I think you're misunderstanding the author here. He doesn't argue that people shouldn't use Haskell because it's used in crypto currencies, quite the opposite he seems to love Haskell and want people to use it. His worry is that being associated with crooks will make the Haskell community less attractive.
My point is exactly that: a technology itself can't be tainted by crooks using it.
Have innumerable script kiddies, scammers, doorway site creators, etc, used PHP for doing bad things? Did / do they constitute a significant part of the user community? Yes.
Has PHP been used to create wonderful and world-changing things, like Wikipedia? Does PHP have great, very nicely designed tools that help people develop good things faster, like Laravel? Has the PHP community done a tremendous work to make the language much better, and its stdlib much nicer? Yes.
Crooks using your favorite tool can be a nuisance in the community, but noble-intentioned people can be jerks, too, which has many times been observed. If the community has a problem with its being nice, welcoming, constructive place, it's usually not because of people's business and even political affiliation.
I'll hazard to link to [1] as a supplementary reading on the topic.
"Have innumerable script kiddies, scammers, doorway site creators, etc, used PHP for doing bad things? Did / do they constitute a significant part of the user community? Yes."
Does PHP have a significant taint to the rest of the development community? Yes. Are its "nicely designed tools" recognized and used outside the PHP community? Not that I've seen.

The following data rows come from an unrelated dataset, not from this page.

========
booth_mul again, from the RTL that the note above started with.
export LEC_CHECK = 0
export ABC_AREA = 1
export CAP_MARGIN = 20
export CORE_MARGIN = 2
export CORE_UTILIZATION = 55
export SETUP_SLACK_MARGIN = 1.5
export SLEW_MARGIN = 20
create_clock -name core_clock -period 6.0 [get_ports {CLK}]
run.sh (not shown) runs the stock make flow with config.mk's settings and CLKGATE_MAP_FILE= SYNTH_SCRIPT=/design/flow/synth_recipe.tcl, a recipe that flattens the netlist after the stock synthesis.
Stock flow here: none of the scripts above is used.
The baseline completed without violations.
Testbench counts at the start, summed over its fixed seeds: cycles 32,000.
From an optimization exercise on the open Yosys and OpenROAD flow, aimed at small area; shortcuts taken in it are not production practice.
Function was checked by simulation only, so behaviour that the tests miss may differ from the original.
Power figures rest on the tool's default switching activity, not on a simulated workload.

**flow/flow/run.sh**
```bash
#!/bin/bash
# Own layout flow: the standard flow (standard.sh), with two changes to how
# the layout is made:
#  - clock tree: larger sink clusters and no dummy loads (CTS_ARGS)
#  - port buffers: the smallest buffer cell (BUFFER_PORTS_ARGS)
# Everything else (synthesis, floorplan, power grid, taps, placement, routing,
# finish) is the standard flow unchanged. Full tool logs stay under orfs/logs/;
# the make output goes to flow_make.log in the work folder.
set -euo pipefail
export CTS_ARGS="-sink_clustering_enable -repair_clock_nets -dont_use_dummy_load -buf_list sky130_fd_sc_hd__clkbuf_8"
export BUFFER_PORTS_ARGS="-buffer_cell sky130_fd_sc_hd__buf_1"
bash standard.sh > flow_make.log 2>&1
```
**flow/standard.sh**
```bash
#!/bin/bash
# synth_recipe.tcl (not shown) runs the flow's synth.tcl, then flattens the netlist and writes it again
# the make line also repeats each setting of config.mk as NAME=value (left out here)
make -C /OpenROAD-flow-scripts/flow DESIGN_CONFIG=/design/flow/config.mk WORK_HOME=/design/flow/orfs CLKGATE_MAP_FILE= SYNTH_SCRIPT=/design/flow/synth_recipe.tcl "${@:-finish}"
```
**flow/config.mk**
```make
export PLATFORM = sky130hd
export DESIGN_NAME = ddCapture
export DESIGN_NICKNAME = ddCapture
export VERILOG_FILES = /design/flow/design.v
export SDC_FILE = /design/flow/constraint.sdc
export NUM_CORES = 4
export LEC_CHECK = 0
export CAP_MARGIN = 20
export CORE_MARGIN = 2
export CORE_UTILIZATION = 65
export SLEW_MARGIN = 20
```
**flow/constraint.sdc**
```tcl
create_clock -name core_clock -period 25.0 [get_ports {clk}]
set_input_delay 5.0000 -clock core_clock [delete_from_list [all_inputs] [get_ports {clk}]]
set_output_delay 5.0000 -clock core_clock [all_outputs]
set_load 0.01 [all_outputs]
```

Wikipedia is a web site I use and sometimes poke at. Am I going to go looking at its code? Nope. In fact, there are several tools that I decided not to fix bugs in, but also not to use myself, when I realized they were PHP.
(Aside: have they ever removed, or even deprecated, any of the layers of hideously broken interfaces in the stdlib? Or are they still lying there as a trap for the unwary?)
Quality of a language's community does affect the experience of using it. PHP is great example to use though - just because people are doing nefarious things doesn't make them unpleasant people.
The difference between this and the PHP case is one of economics. Economic input gives you influence (usually). If people who's approach to life you don't agree with assume influence over the direction of a project, that can be a source of worry.
I'm not sure I think it would be in this case, I think a source of finance is probably going to outweigh it, but I see the logic.
> My point is exactly that: a technology itself can't be tainted by crooks using it.
Reportedly Lisp was hit pretty hard by its association with AI hype collapse ("The AI Winter"). Of course this doesn't change the merits of a language per se, but it can be a blow to the community and investments around it.
Being associated with broad-brush slander is also a negative. The attack on cryptocurrency broadly was extremely unbalanced, and not even factually correct on some pivotal points. I concede that it a sector rife with opportunism, scammers, and obvious criminal fraud. The core premise that the creation of an economy and system of trade, the codification of contract law in code, is without fundamental value or productive effect is, however, risible, and tightly coupling cryptocurrency with right-wing nuttery is a smear.